→ **What you are asked to do**: Please reproduce verbatim the lines below, from the first through the one with "max in group".

Data extracted from a collection:
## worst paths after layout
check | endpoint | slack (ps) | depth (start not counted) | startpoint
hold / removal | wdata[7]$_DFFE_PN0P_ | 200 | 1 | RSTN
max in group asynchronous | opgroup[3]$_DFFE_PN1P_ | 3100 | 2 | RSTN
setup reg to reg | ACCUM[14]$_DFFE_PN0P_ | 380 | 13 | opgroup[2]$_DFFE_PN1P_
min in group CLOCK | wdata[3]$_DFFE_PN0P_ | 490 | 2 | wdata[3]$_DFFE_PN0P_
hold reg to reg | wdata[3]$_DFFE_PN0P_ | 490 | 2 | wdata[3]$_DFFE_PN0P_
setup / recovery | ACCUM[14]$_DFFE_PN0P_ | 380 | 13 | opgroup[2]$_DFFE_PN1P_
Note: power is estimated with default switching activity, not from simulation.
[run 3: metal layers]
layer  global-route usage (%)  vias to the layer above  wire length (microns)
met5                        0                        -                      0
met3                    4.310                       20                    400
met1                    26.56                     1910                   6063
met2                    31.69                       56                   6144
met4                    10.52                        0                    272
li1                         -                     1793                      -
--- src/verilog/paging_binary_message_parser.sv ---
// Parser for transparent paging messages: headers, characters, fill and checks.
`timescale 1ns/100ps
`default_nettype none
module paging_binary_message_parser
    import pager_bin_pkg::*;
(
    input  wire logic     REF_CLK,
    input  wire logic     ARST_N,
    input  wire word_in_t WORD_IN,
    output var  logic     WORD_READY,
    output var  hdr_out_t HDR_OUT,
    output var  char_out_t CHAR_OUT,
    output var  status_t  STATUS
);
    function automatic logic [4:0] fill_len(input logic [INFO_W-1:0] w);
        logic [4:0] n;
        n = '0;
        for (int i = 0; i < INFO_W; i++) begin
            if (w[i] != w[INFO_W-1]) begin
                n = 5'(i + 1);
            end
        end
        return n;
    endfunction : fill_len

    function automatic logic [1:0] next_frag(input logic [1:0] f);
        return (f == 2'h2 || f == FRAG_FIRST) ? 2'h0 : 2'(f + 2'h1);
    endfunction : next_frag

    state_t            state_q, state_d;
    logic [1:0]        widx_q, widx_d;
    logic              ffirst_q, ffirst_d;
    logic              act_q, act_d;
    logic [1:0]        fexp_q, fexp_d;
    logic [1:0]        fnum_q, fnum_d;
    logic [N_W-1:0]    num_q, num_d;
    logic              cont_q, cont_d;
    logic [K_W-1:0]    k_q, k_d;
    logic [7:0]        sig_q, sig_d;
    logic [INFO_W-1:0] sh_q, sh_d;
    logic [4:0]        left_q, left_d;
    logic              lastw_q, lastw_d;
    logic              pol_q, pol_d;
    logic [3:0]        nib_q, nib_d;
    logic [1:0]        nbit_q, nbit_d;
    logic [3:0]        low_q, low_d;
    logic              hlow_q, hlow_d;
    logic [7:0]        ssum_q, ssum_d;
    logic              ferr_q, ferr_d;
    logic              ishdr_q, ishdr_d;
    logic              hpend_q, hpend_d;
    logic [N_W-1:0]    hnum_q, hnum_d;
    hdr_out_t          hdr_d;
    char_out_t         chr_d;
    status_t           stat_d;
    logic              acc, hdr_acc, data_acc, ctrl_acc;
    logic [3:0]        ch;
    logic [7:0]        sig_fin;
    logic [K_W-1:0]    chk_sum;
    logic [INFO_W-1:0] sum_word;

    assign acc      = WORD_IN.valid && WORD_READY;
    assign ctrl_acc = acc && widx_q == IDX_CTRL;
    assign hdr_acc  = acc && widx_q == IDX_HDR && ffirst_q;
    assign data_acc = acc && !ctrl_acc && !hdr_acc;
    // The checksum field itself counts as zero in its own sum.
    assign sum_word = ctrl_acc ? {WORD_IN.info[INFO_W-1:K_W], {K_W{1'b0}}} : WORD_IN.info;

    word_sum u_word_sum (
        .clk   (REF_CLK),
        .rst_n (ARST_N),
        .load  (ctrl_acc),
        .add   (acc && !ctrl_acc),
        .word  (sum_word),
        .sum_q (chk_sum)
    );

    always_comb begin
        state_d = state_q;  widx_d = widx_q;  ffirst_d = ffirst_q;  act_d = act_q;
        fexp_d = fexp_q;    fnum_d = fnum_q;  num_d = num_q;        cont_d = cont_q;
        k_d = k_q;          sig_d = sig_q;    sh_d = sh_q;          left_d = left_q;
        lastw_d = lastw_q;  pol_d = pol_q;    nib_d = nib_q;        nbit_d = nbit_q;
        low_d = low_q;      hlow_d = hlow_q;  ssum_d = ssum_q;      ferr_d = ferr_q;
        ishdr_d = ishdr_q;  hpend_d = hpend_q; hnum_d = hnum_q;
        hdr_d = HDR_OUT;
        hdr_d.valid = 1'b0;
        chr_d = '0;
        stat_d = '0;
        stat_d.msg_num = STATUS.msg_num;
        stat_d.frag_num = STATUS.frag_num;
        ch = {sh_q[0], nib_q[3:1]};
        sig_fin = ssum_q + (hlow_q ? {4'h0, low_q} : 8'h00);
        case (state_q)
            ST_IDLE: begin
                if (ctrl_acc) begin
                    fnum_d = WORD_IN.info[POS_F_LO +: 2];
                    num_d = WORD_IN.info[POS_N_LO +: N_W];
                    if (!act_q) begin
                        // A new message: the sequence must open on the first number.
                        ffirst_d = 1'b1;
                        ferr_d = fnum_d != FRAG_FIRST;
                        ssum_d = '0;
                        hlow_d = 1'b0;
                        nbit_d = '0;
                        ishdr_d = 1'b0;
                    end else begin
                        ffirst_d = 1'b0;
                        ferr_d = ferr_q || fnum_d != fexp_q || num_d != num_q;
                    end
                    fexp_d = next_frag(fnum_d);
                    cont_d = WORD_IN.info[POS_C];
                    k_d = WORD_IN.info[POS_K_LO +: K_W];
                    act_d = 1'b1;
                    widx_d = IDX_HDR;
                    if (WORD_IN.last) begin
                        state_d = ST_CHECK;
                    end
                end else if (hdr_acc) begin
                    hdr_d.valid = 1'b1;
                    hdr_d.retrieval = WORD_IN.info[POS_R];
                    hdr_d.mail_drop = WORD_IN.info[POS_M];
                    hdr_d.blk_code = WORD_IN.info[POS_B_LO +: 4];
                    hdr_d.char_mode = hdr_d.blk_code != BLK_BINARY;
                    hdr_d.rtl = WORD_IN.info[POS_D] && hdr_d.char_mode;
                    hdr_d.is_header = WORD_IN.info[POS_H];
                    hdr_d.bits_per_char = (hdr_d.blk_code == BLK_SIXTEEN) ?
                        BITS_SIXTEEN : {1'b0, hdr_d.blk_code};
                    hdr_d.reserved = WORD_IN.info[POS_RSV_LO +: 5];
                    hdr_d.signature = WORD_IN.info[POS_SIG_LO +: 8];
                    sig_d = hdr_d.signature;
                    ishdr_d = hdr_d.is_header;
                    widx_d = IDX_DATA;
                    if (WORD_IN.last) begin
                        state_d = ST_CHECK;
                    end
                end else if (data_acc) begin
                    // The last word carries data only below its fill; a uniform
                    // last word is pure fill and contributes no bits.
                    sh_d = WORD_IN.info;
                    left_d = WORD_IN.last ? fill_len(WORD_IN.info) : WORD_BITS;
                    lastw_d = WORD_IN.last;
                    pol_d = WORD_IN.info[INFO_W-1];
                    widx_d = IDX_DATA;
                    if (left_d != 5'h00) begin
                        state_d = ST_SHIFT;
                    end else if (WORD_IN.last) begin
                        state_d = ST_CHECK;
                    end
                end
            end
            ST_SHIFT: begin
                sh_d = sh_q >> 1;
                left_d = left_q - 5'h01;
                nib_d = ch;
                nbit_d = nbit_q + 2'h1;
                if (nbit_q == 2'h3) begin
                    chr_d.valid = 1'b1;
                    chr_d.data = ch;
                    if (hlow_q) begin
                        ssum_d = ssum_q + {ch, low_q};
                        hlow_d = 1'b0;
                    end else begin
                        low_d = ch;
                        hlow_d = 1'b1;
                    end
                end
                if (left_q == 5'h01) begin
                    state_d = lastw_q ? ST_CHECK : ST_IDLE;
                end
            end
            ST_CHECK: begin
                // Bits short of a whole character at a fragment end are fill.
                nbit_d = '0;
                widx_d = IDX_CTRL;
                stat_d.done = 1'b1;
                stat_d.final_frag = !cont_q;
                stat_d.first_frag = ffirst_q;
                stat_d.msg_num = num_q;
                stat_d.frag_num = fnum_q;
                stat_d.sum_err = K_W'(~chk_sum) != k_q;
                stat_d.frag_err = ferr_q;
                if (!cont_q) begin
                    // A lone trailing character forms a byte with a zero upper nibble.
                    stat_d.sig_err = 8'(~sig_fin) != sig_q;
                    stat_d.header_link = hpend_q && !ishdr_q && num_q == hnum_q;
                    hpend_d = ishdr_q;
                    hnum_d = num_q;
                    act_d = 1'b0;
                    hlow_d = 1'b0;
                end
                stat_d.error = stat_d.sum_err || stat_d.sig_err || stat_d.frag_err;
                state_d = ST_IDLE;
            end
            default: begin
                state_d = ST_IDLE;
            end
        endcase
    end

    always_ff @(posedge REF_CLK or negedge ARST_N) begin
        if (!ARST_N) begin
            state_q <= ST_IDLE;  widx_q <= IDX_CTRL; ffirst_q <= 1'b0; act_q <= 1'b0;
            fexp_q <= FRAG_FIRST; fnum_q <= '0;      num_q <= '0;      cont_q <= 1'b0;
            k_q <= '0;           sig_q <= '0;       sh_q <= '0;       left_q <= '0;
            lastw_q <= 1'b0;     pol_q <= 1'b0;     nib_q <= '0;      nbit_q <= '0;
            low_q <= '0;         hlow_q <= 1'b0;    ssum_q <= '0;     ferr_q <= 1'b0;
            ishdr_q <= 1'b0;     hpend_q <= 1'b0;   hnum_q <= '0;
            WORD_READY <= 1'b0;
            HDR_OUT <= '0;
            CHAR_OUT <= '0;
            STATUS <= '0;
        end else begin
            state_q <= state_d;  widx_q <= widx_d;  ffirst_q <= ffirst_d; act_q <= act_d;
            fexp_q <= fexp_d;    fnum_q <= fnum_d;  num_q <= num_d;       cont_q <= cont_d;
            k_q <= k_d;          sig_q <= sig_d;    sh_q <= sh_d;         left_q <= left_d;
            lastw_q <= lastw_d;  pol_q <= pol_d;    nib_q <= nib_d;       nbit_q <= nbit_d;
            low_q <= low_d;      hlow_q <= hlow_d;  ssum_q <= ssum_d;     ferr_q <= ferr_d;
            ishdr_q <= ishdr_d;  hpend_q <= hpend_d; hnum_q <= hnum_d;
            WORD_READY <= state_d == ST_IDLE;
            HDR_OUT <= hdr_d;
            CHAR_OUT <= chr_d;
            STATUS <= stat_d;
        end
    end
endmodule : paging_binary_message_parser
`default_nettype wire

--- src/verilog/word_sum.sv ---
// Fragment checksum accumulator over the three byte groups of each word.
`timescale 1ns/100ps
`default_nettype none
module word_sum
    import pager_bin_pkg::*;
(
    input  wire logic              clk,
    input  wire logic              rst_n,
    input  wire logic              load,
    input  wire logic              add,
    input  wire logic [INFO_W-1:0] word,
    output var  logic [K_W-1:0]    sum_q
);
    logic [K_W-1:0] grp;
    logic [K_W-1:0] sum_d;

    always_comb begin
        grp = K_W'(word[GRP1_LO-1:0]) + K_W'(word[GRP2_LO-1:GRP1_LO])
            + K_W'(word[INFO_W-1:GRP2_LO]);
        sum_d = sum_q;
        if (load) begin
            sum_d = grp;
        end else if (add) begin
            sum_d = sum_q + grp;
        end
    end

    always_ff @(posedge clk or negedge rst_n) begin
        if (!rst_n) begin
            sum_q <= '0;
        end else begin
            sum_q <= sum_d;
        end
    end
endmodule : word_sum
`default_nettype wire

→ **Response to this task**:
## worst paths after layout
check | endpoint | slack (ps) | depth (start not counted) | startpoint
hold / removal | wdata[7]$_DFFE_PN0P_ | 200 | 1 | RSTN
max in group asynchronous | opgroup[3]$_DFFE_PN1P_ | 3100 | 2 | RSTN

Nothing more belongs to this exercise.